- _Exercise requirements_:
Your task is to set down the line containing "adder cells (fa/ha/maj)" and every later line of the entries, word for word, including the last.

- _Supplied material_:
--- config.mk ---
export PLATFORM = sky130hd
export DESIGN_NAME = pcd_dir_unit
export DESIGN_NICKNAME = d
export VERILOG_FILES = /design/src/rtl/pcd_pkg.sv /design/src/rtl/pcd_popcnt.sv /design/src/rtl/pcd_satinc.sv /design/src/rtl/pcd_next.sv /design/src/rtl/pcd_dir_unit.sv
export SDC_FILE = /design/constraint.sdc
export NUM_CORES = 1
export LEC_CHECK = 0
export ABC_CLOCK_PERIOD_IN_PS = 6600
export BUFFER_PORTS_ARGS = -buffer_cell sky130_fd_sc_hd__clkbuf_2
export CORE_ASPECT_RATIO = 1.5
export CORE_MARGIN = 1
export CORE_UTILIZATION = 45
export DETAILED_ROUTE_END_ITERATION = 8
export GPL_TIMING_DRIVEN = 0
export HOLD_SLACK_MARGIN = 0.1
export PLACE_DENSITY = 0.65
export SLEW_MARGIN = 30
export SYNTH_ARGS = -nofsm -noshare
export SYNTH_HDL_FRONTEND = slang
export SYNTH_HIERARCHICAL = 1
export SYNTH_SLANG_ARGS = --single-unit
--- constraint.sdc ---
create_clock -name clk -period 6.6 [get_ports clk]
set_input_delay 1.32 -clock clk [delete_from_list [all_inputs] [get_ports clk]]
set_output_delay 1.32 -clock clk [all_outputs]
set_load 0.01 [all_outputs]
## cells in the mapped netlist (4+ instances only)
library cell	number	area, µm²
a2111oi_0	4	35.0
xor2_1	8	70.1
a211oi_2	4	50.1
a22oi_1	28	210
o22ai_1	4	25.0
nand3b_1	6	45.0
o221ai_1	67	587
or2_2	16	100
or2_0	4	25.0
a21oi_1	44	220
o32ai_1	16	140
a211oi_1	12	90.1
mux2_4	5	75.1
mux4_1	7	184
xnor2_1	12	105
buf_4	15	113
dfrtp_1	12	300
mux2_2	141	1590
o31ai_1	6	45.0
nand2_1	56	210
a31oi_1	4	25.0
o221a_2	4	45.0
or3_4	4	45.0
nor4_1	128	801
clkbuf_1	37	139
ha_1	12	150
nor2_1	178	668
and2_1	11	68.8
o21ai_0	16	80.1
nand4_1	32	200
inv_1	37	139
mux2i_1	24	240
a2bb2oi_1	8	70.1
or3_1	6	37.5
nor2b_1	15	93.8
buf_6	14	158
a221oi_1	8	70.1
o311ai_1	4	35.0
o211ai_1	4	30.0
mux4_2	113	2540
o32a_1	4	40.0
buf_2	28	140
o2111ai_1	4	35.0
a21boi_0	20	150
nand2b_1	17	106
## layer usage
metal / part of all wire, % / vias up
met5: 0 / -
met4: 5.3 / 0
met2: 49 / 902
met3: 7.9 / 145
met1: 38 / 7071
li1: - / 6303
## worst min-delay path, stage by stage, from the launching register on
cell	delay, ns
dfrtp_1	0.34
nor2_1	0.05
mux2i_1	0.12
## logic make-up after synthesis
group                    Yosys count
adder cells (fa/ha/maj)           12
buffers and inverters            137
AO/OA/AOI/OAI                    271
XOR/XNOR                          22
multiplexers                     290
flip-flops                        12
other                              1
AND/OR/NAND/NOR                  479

- _Task response_:
adder cells (fa/ha/maj)           12
buffers and inverters            137
AO/OA/AOI/OAI                    271
XOR/XNOR                          22
multiplexers                     290
flip-flops                        12
other                              1
AND/OR/NAND/NOR                  479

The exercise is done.